Exercise:
In the data below, find the line containing "assign data_word_disparity = 4'b1100", then set down that line and every later line up to and including the line containing "4'b0011 : ENCODED", exactly.

Data to examine:
<file path="flow/constraint.sdc">
create_clock -name core_clock -period 7.72 [get_ports {I_CLK_PIXEL}]
set_input_delay 1.5440 -clock core_clock [delete_from_list [all_inputs] [get_ports {I_CLK_PIXEL}]]
set_output_delay 1.5440 -clock core_clock [all_outputs]
set_load 0.01 [all_outputs]
</file>
<file path="flow/design.v">
module  hdmi_delay_line
  #(parameter G_WIDTH = 40, G_DEPTH = 11)
   (
    input                i_clk,
    input [G_WIDTH-1:0]  i_d,
    output [G_WIDTH-1:0] o_q
    );
   reg [0:G_DEPTH-1][G_WIDTH-1:0] q_pipe;
   always @(posedge i_clk) begin
      q_pipe   <= { i_d, q_pipe[0 : G_DEPTH-2] };
   end
   assign o_q = q_pipe[G_DEPTH-1];
endmodule
module encoder
(
 input CLK,
 input [7:0] DATA,
 input [1:0] C,
 input VDE,    
 input ADE,    
 input [3:0] AUX,
 output reg [9:0] ENCODED
 );
   wire [8:0]     xored;
   wire [8:0]     xnored;
   wire [3:0]     ones;
   reg [8:0]      data_word;
   reg [8:0]      data_word_inv;
   wire [3:0]     data_word_disparity;
   reg [3:0]      dc_bias;
   assign xored[0] = DATA[0];
   assign xored[1] = DATA[1] ^ xored[0];
   assign xored[2] = DATA[2] ^ xored[1];
   assign xored[3] = DATA[3] ^ xored[2];
   assign xored[4] = DATA[4] ^ xored[3];
   assign xored[5] = DATA[5] ^ xored[4];
   assign xored[6] = DATA[6] ^ xored[5];
   assign xored[7] = DATA[7] ^ xored[6];
   assign xored[8] = 1'b1;
   assign xnored[0] = DATA[0];
   assign xnored[1] = DATA[1] ~^ xnored[0];
   assign xnored[2] = DATA[2] ~^ xnored[1];
   assign xnored[3] = DATA[3] ~^ xnored[2];
   assign xnored[4] = DATA[4] ~^ xnored[3];
   assign xnored[5] = DATA[5] ~^ xnored[4];
   assign xnored[6] = DATA[6] ~^ xnored[5];
   assign xnored[7] = DATA[7] ~^ xnored[6];
   assign xnored[8] = 1'b0;
   assign ones = 4'b0 + DATA[0] + DATA[1] + DATA[2] + DATA[3] + DATA[4] + DATA[5] + DATA[6] + DATA[7];
   always @(ones, DATA[0], xnored, xored) begin
      if (ones > 4 || (ones == 4 && !DATA[0])) begin
         data_word     = xnored;
         data_word_inv = ~xnored;
      end else begin
         data_word     = xored;
         data_word_inv = ~xored;
      end
   end
   assign data_word_disparity = 4'b1100 + data_word[0] + data_word[1] + data_word[2] + data_word[3] + data_word[4] + data_word[5] + data_word[6] + data_word[7];
   always @(posedge CLK) begin
      if (VDE) begin
         if (dc_bias == 0 || data_word_disparity == 0) begin
            if (data_word[8]) begin
               ENCODED <= {2'b01, data_word[7:0]};
               dc_bias <= dc_bias + data_word_disparity;
            end else begin
               ENCODED <= {2'b10, data_word_inv[7:0]};
               dc_bias <= dc_bias - data_word_disparity;
            end
         end else if ((!dc_bias[3] && !data_word_disparity[3]) || (dc_bias[3] && data_word_disparity[3])) begin
            ENCODED <= {1'b1, data_word[8], data_word_inv[7:0]};
            dc_bias <= dc_bias + data_word[8] - data_word_disparity;
         end else begin
            ENCODED <= {1'b0, data_word};
            dc_bias <= dc_bias - data_word_inv[8] + data_word_disparity;
         end
      end else if (ADE) begin
         case (AUX)
           4'b0000 : ENCODED <= 10'b1010011100;
           4'b0001 : ENCODED <= 10'b1001100011;
           4'b0010 : ENCODED <= 10'b1011100100;
           4'b0011 : ENCODED <= 10'b1011100010;
           4'b0100 : ENCODED <= 10'b0101110001;
           4'b0101 : ENCODED <= 10'b0100011110;
           4'b0110 : ENCODED <= 10'b0110001110;
           4'b0111 : ENCODED <= 10'b0100111100;
           4'b1000 : ENCODED <= 10'b1011001100;
           4'b1001 : ENCODED <= 10'b0100111001;
           4'b1010 : ENCODED <= 10'b0110011100;
           4'b1011 : ENCODED <= 10'b1011000110;
           4'b1100 : ENCODED <= 10'b1010001110;
           4'b1101 : ENCODED <= 10'b1001110001;
           4'b1110 : ENCODED <= 10'b0101100011;
           default : ENCODED <= 10'b1011000011;
         endcase
      end else begin
         case (C)
           2'b00   : ENCODED <= 10'b1101010100;
           2'b01   : ENCODED <= 10'b0010101011;
           2'b10   : ENCODED <= 10'b0101010100;
           default : ENCODED <= 10'b1010101011;
         endcase
         dc_bias <= 0;
      end
   end
endmodule
module hdmidataencoder
#(parameter FREQ=27000000, FS=48000, CTS=27000, N=6144)
(
   input          i_pixclk,
   input          i_reset,
   input          i_hSync,
   input          i_vSync,
   input          i_blank,
   input          i_audio_enable,
   input          i_aspect_169,
   input [15:0]   i_audioL,
   input [15:0]   i_audioR,
   output [3:0]   o_d0,
   output [3:0]   o_d1,
   output [3:0]   o_d2,
   output         o_data
);
localparam [16:0] CTS_ = CTS;                      
localparam [16:0] AUDIO_TIMER_ADDITION = FS/1000;  
localparam [16:0] AUDIO_TIMER_LIMIT = FREQ/1000;   
localparam [191:0] channelStatus = (FS == 48000)?192'hc202004004:(FS == 44100)?192'hc200004004:192'hc203004004;
localparam [55:0] audioRegenPacket = {N[7:0], N[15:8], 8'h00, CTS[7:0], CTS[15:8], 16'h0000};
reg [23:0] audioPacketHeader;
reg [55:0] audioSubPacket0, audioSubPacket1, audioSubPacket2, audioSubPacket3;
reg [55:0] audioSample;
reg [7:0] channelStatusIdx;
reg [16:0] audioTimer;
reg [16:0] ctsTimer;
reg [1:0] samplesHead;
reg [3:0] dataChannel0;
reg [3:0] dataChannel1;
reg [3:0] dataChannel2;
reg [23:0] packetHeader;
reg [55:0] subpacket0, subpacket1, subpacket2, subpacket3;
reg [7:0] bchHdr;
reg [7:0] bchCode0, bchCode1, bchCode2, bchCode3;
reg [4:0] dataOffset;
reg tercData;
reg [15:0] audioRAvg;
reg [15:0] audioLAvg;
reg [15:0] counterX;
reg firstHSyncChange;
reg oddLine;
reg prevHSync;
reg prevBlank;
reg allowGeneration;
reg [3:0] dataChannel0_q;
reg [3:0] dataChannel1_q;
reg [3:0] dataChannel2_q;
reg tercData_q;
reg [23:0] pkH;
reg [55:0] pkD0, pkD1, pkD2, pkD3;
reg [8:0] ecc1;
reg [9:0] ecc2;
function [7:0] ECCcode;  
   input [7:0] code;
   input bita;
   input passthroughData;
   begin
      ECCcode = {code[6:0], 1'b0} ^ (((code[7] ^ bita) && passthroughData) ? 8'hC1 : 8'h00);
   end
endfunction
function [8:0] ECCu;
   input [7:0] code;
   input bita;
   input passthroughData;
   begin
      ECCu = {passthroughData?bita:code[7], ECCcode(code, bita, passthroughData)};
   end
endfunction
function [9:0] ECC2u;
   input [7:0] code;
   input bita;
   input bitb;
   input passthroughData;
   begin
      ECC2u = {passthroughData?bita:code[7],
               passthroughData?bitb:(code[6]^(((code[7]^bita) && passthroughData)?1'b1:1'b0)),
               ECCcode(ECCcode(code, bita, passthroughData), bitb, passthroughData)};
   end
endfunction
task SendPacket;
   input firstPacket;
begin
   dataChannel0[0]=i_hSync;
   dataChannel0[1]=i_vSync;
   dataChannel0[3]=(!firstPacket || dataOffset)?1'b1:1'b0;
   ecc1=ECCu(bchHdr, pkH[0], dataOffset<24?1'b1:1'b0);
   dataChannel0[2]=ecc1[8]; bchHdr=ecc1[7:0];
   ecc2=ECC2u(bchCode0, pkD0[0], pkD0[1], dataOffset<28?1'b1:1'b0);
   dataChannel1[0]=ecc2[9]; dataChannel2[0]=ecc2[8]; bchCode0=ecc2[7:0];
   ecc2=ECC2u(bchCode1, pkD1[0], pkD1[1], dataOffset<28?1'b1:1'b0);
   dataChannel1[1]=ecc2[9]; dataChannel2[1]=ecc2[8]; bchCode1=ecc2[7:0];
   ecc2=ECC2u(bchCode2, pkD2[0], pkD2[1], dataOffset<28?1'b1:1'b0);
   dataChannel1[2]=ecc2[9]; dataChannel2[2]=ecc2[8]; bchCode2=ecc2[7:0];
   ecc2=ECC2u(bchCode3, pkD3[0], pkD3[1], dataOffset<28?1'b1:1'b0);
   dataChannel1[3]=ecc2[9]; dataChannel2[3]=ecc2[8]; bchCode3=ecc2[7:0];
   pkH=pkH[23:1];
   pkD0=pkD0[55:2];
   pkD1=pkD1[55:2];
   pkD2=pkD2[55:2];
   pkD3=pkD3[55:2];
   dataOffset=dataOffset+5'b1;
end
endtask
task InfoGen;
begin
   if (ctsTimer >= CTS_) begin
      packetHeader=24'h000001;   
      subpacket0=audioRegenPacket;
      subpacket1=audioRegenPacket;
      subpacket2=audioRegenPacket;
      subpacket3=audioRegenPacket;
      ctsTimer = ctsTimer - CTS_ + 1'b1;
   end else begin
      if (!oddLine) begin
         packetHeader=24'h0D0282;   
         if (i_aspect_169) begin
            subpacket0=56'h000000002A1035;
         end else begin
            subpacket0=56'h00000000191046;
         end
         subpacket1=56'h00000000000000;
      end else begin
         packetHeader=24'h0A0184;   
         subpacket0=56'h00000000001160;
         subpacket1=56'h00000000000000;
      end
      subpacket2=56'h00000000000000;
      subpacket3=56'h00000000000000;
   end
end
endtask
task AproximateAudio;
begin
   audioLAvg = i_audioL;
   audioRAvg = i_audioR;
end
endtask
task AudioGen;
begin
   if (!( allowGeneration && counterX >= 32 && counterX < 64)) begin
      if (audioTimer>=AUDIO_TIMER_LIMIT) begin
         audioTimer=audioTimer-AUDIO_TIMER_LIMIT+AUDIO_TIMER_ADDITION;
         audioPacketHeader=audioPacketHeader|24'h000002|((channelStatusIdx==0?24'h100100:24'h000100)<<samplesHead);
         audioSample=((audioLAvg<<8)|(audioRAvg<<32)
                        |((^audioLAvg)?56'h08000000000000:56'h0)   
                        |((^audioRAvg)?56'h80000000000000:56'h0))  
                        ^(channelStatus[channelStatusIdx]?56'hCC000000000000:56'h0);
         case (samplesHead)
            2'd0: audioSubPacket0=audioSample;
            2'd1: audioSubPacket1=audioSample;
            2'd2: audioSubPacket2=audioSample;
            default: audioSubPacket3=audioSample;
         endcase  
         if (channelStatusIdx<191)
            channelStatusIdx=channelStatusIdx+8'd1;
         else
            channelStatusIdx=0;
         samplesHead=samplesHead+2'd1;
      end else begin
         audioTimer=audioTimer+AUDIO_TIMER_ADDITION;
         AproximateAudio();
      end
   end else begin
      audioTimer=audioTimer+AUDIO_TIMER_ADDITION;
      AproximateAudio();
      samplesHead=0;
   end
end
endtask
task SendPackets;
begin
   if (counterX<32) begin
      tercData=1;
      pkH=packetHeader; pkD0=subpacket0; pkD1=subpacket1; pkD2=subpacket2; pkD3=subpacket3;
      SendPacket(1);
      packetHeader=pkH; subpacket0=pkD0; subpacket1=pkD1; subpacket2=pkD2; subpacket3=pkD3;
   end else if (counterX<64)  begin
      pkH=audioPacketHeader; pkD0=audioSubPacket0; pkD1=audioSubPacket1; pkD2=audioSubPacket2; pkD3=audioSubPacket3;
      SendPacket(0);
      audioPacketHeader=pkH; audioSubPacket0=pkD0; audioSubPacket1=pkD1; audioSubPacket2=pkD2; audioSubPacket3=pkD3;
   end else begin
      tercData=0;
   end
end
endtask
always @(posedge i_pixclk)
if (i_reset) begin
   audioPacketHeader=0;
   audioSubPacket0=0;
   audioSubPacket1=0;
   audioSubPacket2=0;
   audioSubPacket3=0;
   channelStatusIdx=0;
   audioTimer=0;
   samplesHead=0;
   ctsTimer=0;
   dataChannel0_q<=0;
   dataChannel1_q<=0;
   dataChannel2_q<=0;
   tercData_q<=0;
   packetHeader=0;
   subpacket0=0;
   subpacket1=0;
   subpacket2=0;
   subpacket3=0;
   bchHdr=0;
   bchCode0=0;
   bchCode1=0;
   bchCode2=0;
   bchCode3=0;
   dataOffset=0;
   oddLine<=0;
   counterX<=0;
   prevHSync<=0;
   prevBlank<=0;
   firstHSyncChange<=0;
   allowGeneration<=0;
   audioRAvg=0;
   audioLAvg=0;
end else begin
   dataChannel0 = dataChannel0_q;
   dataChannel1 = dataChannel1_q;
   dataChannel2 = dataChannel2_q;
   tercData = tercData_q;
   AudioGen();
   if(allowGeneration) begin
      SendPackets();
   end else begin
      tercData=0;
   end
   ctsTimer = ctsTimer + 1'b1;
   if((prevBlank == 0) && (i_blank == 1))
      firstHSyncChange <= 1;
   if((prevBlank == 1) && (i_blank == 0))
      allowGeneration <= 0;
   if(prevHSync != i_hSync) begin
      if(firstHSyncChange) begin
         InfoGen();
         oddLine <= ! oddLine;
         counterX  <= 0;
         allowGeneration <= i_audio_enable;
      end else begin
         counterX  <= counterX + 1'b1;
      end
      firstHSyncChange <= !firstHSyncChange;
   end else
      counterX  <= counterX + 1'b1;
   prevBlank <= i_blank;
   prevHSync <= i_hSync;
   dataChannel0_q <= dataChannel0;
   dataChannel1_q <= dataChannel1;
   dataChannel2_q <= dataChannel2;
   tercData_q <= tercData;
end
assign o_d0 = dataChannel0_q;
assign o_d1 = dataChannel1_q;
assign o_d2 = dataChannel2_q;
assign o_data = tercData_q;
endmodule
module hdmi
#(parameter FREQ=25200000, FS=48000, CTS=25200, N=6144)
 (
   input        I_CLK_PIXEL,
   input        I_RESET,      
   input [7:0]  I_R,
   input [7:0]  I_G,
   input [7:0]  I_B,
   input        I_BLANK,
   input        I_HSYNC,
   input        I_VSYNC,
   input        I_ASPECT_169,
   input        I_AUDIO_ENABLE,
   input [15:0] I_AUDIO_PCM_L,
   input [15:0] I_AUDIO_PCM_R,
   output [9:0] O_RED,    
   output [9:0] O_GREEN,  
   output [9:0] O_BLUE    
);
   wire [9:0]   red;
   wire [9:0]   green;
   wire [9:0]   blue;
   wire [9:0]   enc0out;
   wire [9:0]   enc1out;
   wire [9:0]   enc2out;
   wire [29:0]  tx_in;
   wire [3:0]   tmds_d;
   wire         data;
   wire [3:0]   dataPacket0;
   wire [3:0]   dataPacket1;
   wire [3:0]   dataPacket2;
   wire [39:0]  delayLineIn;
   wire [39:0]  delayLineOut;
   wire [7:0]   ROut;
   wire [7:0]   GOut;
   wire [7:0]   BOut;
   wire         hSyncOut;
   wire         vSyncOut;
   wire         vdeOut;
   wire         dataOut;
   wire [1:0]   vhSyncOut;
   reg          prevBlank;
   reg          prevData;
   wire [3:0]   dataPacket0Out;
   wire [3:0]   dataPacket1Out;
   wire [3:0]   dataPacket2Out;
   reg          ctl0;
   reg          ctl1;
   reg          ctl2;
   reg          ctl3;
   wire [1:0]   ctl_10;
   wire [1:0]   ctl_32;
   reg [2:0]    state;
   reg [10:0]   clockCounter;
   assign delayLineIn[39:32] = I_R;
   assign delayLineIn[31:24] = I_G;
   assign delayLineIn[23:16] = I_B;
   assign delayLineIn[15] = I_HSYNC;
   assign delayLineIn[14] = I_VSYNC;
   assign delayLineIn[13] = !I_BLANK;
   assign delayLineIn[12] = data;
   assign delayLineIn[11:8] = dataPacket0;
   assign delayLineIn[7:4] = dataPacket1;
   assign delayLineIn[3:0] = dataPacket2;
   assign ROut = delayLineOut[39:32];
   assign GOut = delayLineOut[31:24];
   assign BOut = delayLineOut[23:16];
   assign hSyncOut = delayLineOut[15];
   assign vSyncOut = delayLineOut[14];
   assign vdeOut = delayLineOut[13];
   assign dataOut = delayLineOut[12];
   assign dataPacket0Out = delayLineOut[11:8];
   assign dataPacket1Out = delayLineOut[7:4];
   assign dataPacket2Out = delayLineOut[3:0];
   assign vhSyncOut = {vSyncOut , hSyncOut};
   assign ctl_10 = {ctl1, ctl0};
   assign ctl_32 = {ctl3, ctl2};
   always @(posedge I_CLK_PIXEL) begin
      if (I_RESET) begin
         state <= 3'b000;
         clockCounter <= 0;
         ctl0 <= 1'b0;
         ctl1 <= 1'b0;
         ctl2 <= 1'b0;
         ctl3 <= 1'b0;
      end else if (!prevBlank  && I_BLANK) begin
         state <= 3'b000;
         clockCounter <= 0;
      end else begin
         case (state)
            3'b000:
               if (!prevData && data) begin       
                  state <= 3'b100;
                  ctl0 <= 1'b1;
                  ctl1 <= 1'b0;
                  ctl2 <= 1'b1;
                  ctl3 <= 1'b0;
                  clockCounter <= 0;
               end else if (prevBlank && !I_BLANK) begin  
                  state <= 3'b010;
                  ctl0 <= 1'b1;
                  ctl1 <= 1'b0;
                  ctl2 <= 1'b0;
                  ctl3 <= 1'b0;
                  clockCounter <= 0;
               end
            3'b100:                     
               if (clockCounter == 8) begin
                  state <= 3'b101;
                  ctl0 <= 1'b0;
                  ctl1 <= 1'b0;
                  ctl2 <= 1'b0;
                  ctl3 <= 1'b0;
                  clockCounter <= 0;
               end else begin
                  clockCounter <= clockCounter + 1'b1;
               end
            3'b101:                     
               if (clockCounter == 1) begin
                  state <= 3'b111;
                  clockCounter <= 0;
               end else begin
                  clockCounter <= clockCounter + 1'b1;
               end
            3'b111:
               if (clockCounter == 11) begin                   
                  state <= 3'b110;
                  clockCounter <= 0;
               end else if (prevBlank && !I_BLANK) begin  
                  state <= 3'b010;
                  ctl0 <= 1'b1;
                  ctl1 <= 1'b0;
                  ctl2 <= 1'b0;
                  ctl3 <= 1'b0;
                  clockCounter <= 0;
               end else if (!data) begin                          
                  clockCounter <= clockCounter + 1'b1;
               end
            3'b110:                    
               if (clockCounter == 1) begin
                  state <= 3'b000;
                  clockCounter <= 0;
               end else begin
                  clockCounter <= clockCounter + 1'b1;
               end
            3'b010:                      
               if (clockCounter == 8)  begin
                  state <= 3'b011;
                  ctl0 <= 1'b0;
                  ctl1 <= 1'b0;
                  ctl2 <= 1'b0;
                  ctl3 <= 1'b0;
                  clockCounter <= 0;
               end else begin
                  clockCounter <= clockCounter + 1'b1;
               end
            3'b011:                     
               if (clockCounter == 1)  begin
                  state <= 3'b001;
                  clockCounter <= 0;
               end else begin
                  clockCounter <= clockCounter + 1'b1;
               end
            3'b001:
               if (clockCounter == 11)  begin                  
                  state <= 3'b000;
                  clockCounter <= 0;
               end else if (I_BLANK) begin                          
                  clockCounter <= clockCounter + 1'b1;
               end
         endcase
      end
      prevBlank <= I_RESET ? 1'b0 : I_BLANK;
      prevData <= I_RESET ? 1'b0 : data;
   end
   assign blue =  ((state == 3'b101 || state == 3'b110) && vhSyncOut == 2'b00) ? 10'b1010001110 :
                  ((state == 3'b101 || state == 3'b110) && vhSyncOut == 2'b01) ? 10'b1001110001 :
                  ((state == 3'b101 || state == 3'b110) && vhSyncOut == 2'b10) ? 10'b0101100011 :
                  ((state == 3'b101 || state == 3'b110) && vhSyncOut == 2'b11) ? 10'b1011000011 :
                  (state == 3'b011)                                                          ? 10'b1011001100 : enc0out;
   assign green = (state == 3'b011                                 ) ? 10'b0100110011 :
                  (state == 3'b101 || state == 3'b110) ? 10'b0100110011 : enc1out;
   assign red =   (state == 3'b011                                 ) ? 10'b1011001100 :
                  (state == 3'b101 || state == 3'b110) ? 10'b0100110011 : enc2out;
   hdmi_delay_line delay_line
     (
      .i_clk(I_CLK_PIXEL),
      .i_d(delayLineIn),
      .o_q(delayLineOut)
      );
   hdmidataencoder
     #(
       .FREQ(FREQ),
       .FS(FS),
       .CTS(CTS),
       .N(N)
       )
   dataencoder
     (
      .i_pixclk    (I_CLK_PIXEL),
      .i_reset     (I_RESET),
      .i_aspect_169 (I_ASPECT_169),
      .i_blank     (I_BLANK),
      .i_hSync     (I_HSYNC),
      .i_vSync     (I_VSYNC),
      .i_audio_enable  (I_AUDIO_ENABLE),
      .i_audioL    (I_AUDIO_PCM_L),
      .i_audioR    (I_AUDIO_PCM_R),
      .o_d0        (dataPacket0),
      .o_d1        (dataPacket1),
      .o_d2        (dataPacket2),
      .o_data      (data)
      );
   encoder enc0
     (
      .CLK      (I_CLK_PIXEL),
      .DATA     (BOut),
      .C        (vhSyncOut),
      .VDE      (vdeOut),
      .ADE      (dataOut),
      .AUX      (dataPacket0Out),
      .ENCODED  (enc0out)
     );
   encoder enc1
     (
     .CLK      (I_CLK_PIXEL),
     .DATA     (GOut),
     .C        (ctl_10),
     .VDE      (vdeOut),
     .ADE      (dataOut),
     .AUX      (dataPacket1Out),
     .ENCODED  (enc1out)
      );
   encoder enc2
     (
      .CLK     (I_CLK_PIXEL),
      .DATA    (ROut),
      .C       (ctl_32),
      .VDE     (vdeOut),
      .ADE     (dataOut),
      .AUX     (dataPacket2Out),
      .ENCODED (enc2out)
      );
assign O_RED   = red;
assign O_GREEN = green;
assign O_BLUE  = blue;
endmodule
</file>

Written answer:
   assign data_word_disparity = 4'b1100 + data_word[0] + data_word[1] + data_word[2] + data_word[3] + data_word[4] + data_word[5] + data_word[6] + data_word[7];
   always @(posedge CLK) begin
      if (VDE) begin
         if (dc_bias == 0 || data_word_disparity == 0) begin
            if (data_word[8]) begin
               ENCODED <= {2'b01, data_word[7:0]};
               dc_bias <= dc_bias + data_word_disparity;
            end else begin
               ENCODED <= {2'b10, data_word_inv[7:0]};
               dc_bias <= dc_bias - data_word_disparity;
            end
         end else if ((!dc_bias[3] && !data_word_disparity[3]) || (dc_bias[3] && data_word_disparity[3])) begin
            ENCODED <= {1'b1, data_word[8], data_word_inv[7:0]};
            dc_bias <= dc_bias + data_word[8] - data_word_disparity;
         end else begin
            ENCODED <= {1'b0, data_word};
            dc_bias <= dc_bias - data_word_inv[8] + data_word_disparity;
         end
      end else if (ADE) begin
         case (AUX)
           4'b0000 : ENCODED <= 10'b1010011100;
           4'b0001 : ENCODED <= 10'b1001100011;
           4'b0010 : ENCODED <= 10'b1011100100;
           4'b0011 : ENCODED <= 10'b1011100010;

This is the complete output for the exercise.